I'm not saying at all they aren't affected by it - a bad storm should close a downport just like it would an airport. All I'm saying is that the rules as written don't relate well to how this stuff should be working if it was real. Spherical ships can land anywhere a streamlined ship can, just not as fast. Instead of "flying" to the ground you more or less drop down from orbit. It's more akin to taking an elevator down than what you see the space shuttle do (or to keep the analogies similar, it's what a space capsule does vs. a space plane).
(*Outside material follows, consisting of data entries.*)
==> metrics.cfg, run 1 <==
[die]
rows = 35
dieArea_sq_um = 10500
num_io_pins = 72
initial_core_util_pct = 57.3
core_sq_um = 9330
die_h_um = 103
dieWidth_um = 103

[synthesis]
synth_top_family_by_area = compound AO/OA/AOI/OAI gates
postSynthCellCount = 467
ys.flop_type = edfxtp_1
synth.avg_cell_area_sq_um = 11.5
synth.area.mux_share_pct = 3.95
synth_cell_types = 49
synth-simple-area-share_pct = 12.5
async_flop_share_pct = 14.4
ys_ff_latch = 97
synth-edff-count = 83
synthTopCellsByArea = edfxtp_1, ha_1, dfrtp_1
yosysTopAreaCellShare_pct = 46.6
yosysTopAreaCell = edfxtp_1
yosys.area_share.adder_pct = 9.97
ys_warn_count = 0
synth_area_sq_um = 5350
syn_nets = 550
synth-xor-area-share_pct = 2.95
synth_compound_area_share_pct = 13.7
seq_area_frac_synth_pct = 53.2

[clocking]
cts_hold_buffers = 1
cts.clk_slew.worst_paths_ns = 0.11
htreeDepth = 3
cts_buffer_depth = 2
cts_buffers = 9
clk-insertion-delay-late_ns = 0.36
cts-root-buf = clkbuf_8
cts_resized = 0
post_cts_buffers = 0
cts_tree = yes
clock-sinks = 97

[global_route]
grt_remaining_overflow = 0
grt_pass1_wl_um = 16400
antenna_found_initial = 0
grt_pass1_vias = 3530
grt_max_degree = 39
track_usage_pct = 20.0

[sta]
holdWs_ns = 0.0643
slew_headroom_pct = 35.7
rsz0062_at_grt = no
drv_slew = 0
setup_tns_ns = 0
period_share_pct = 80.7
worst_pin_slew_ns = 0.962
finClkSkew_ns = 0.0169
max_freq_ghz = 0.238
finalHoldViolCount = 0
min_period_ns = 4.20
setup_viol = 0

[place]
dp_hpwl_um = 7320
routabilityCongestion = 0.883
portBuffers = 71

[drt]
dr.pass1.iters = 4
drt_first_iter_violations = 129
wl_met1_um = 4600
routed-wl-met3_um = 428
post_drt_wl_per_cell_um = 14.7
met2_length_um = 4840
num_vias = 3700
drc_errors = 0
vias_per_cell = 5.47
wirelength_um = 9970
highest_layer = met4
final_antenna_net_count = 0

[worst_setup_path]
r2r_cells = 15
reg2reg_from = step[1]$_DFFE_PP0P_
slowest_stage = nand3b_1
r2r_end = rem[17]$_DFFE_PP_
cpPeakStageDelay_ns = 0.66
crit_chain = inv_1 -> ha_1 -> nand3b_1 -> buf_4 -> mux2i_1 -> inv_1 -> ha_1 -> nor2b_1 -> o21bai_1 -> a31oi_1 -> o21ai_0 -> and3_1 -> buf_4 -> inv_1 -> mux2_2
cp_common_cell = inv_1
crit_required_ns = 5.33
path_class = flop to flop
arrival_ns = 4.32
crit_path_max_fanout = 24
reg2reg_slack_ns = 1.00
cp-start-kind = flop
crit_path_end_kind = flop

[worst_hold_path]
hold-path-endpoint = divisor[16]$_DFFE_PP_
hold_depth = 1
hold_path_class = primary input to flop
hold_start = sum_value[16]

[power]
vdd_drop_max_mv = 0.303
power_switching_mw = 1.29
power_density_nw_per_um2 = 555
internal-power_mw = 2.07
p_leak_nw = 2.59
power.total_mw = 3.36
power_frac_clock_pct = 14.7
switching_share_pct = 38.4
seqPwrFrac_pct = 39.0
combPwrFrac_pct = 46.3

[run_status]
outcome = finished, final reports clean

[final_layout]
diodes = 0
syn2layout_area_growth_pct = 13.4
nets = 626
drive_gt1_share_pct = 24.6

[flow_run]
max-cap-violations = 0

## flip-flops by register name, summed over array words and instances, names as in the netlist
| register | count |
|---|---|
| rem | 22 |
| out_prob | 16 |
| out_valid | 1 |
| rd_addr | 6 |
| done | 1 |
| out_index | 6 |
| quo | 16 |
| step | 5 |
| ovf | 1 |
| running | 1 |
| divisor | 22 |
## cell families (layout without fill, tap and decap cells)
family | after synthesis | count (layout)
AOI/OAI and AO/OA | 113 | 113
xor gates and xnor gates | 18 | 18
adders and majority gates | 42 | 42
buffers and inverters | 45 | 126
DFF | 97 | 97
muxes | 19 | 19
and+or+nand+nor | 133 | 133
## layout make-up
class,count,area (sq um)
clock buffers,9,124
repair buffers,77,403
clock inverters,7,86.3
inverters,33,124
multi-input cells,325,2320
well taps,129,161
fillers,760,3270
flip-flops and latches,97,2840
All the other engineering work is just assumed to be there. Kind of like how the underlying engineering is present in a ship with a Armor Factor of 15 - the rules don't require you to set aside additional mass to structural support to make it possible for that massive slab of armor to not crumple when it's hit with a lot of damage. I'm okay with delving a little bit into things so they better match what really is, but if you take that too far, the game becomes a chore, and it's supposed to be fun. It's always a challenge to find the right mix.
 
Condottiere said:
Inertia, how much does a starship weigh?

It would take a lot of wind energy to move that ship.

Actually... hm. If antigravity negates the MASS of the ship, then the density decreases (density of the ship = mass/volume, mass decreases, volume remains the same) and you essentially get something that has buoyancy in at atmosphere (with no atmosphere it'd just affect how much thrust is required to move it, since there's nothing to be buoyant in). The ship could literally have a mass of 1 kg (and 1 kg worth of inertia to go with it) - a 1G thruster could accelerate it to ridiculous speeds if it had inertial mass that low.

If antigravity negates the WEIGHT of the ship (which depends on the external gravity - the mass and therefore density would remain the same), then density stays the same and it's not buoyant at all!

You'd get all sorts of weird counter-intuitive effects if you could separate inertial mass from gravitational mass.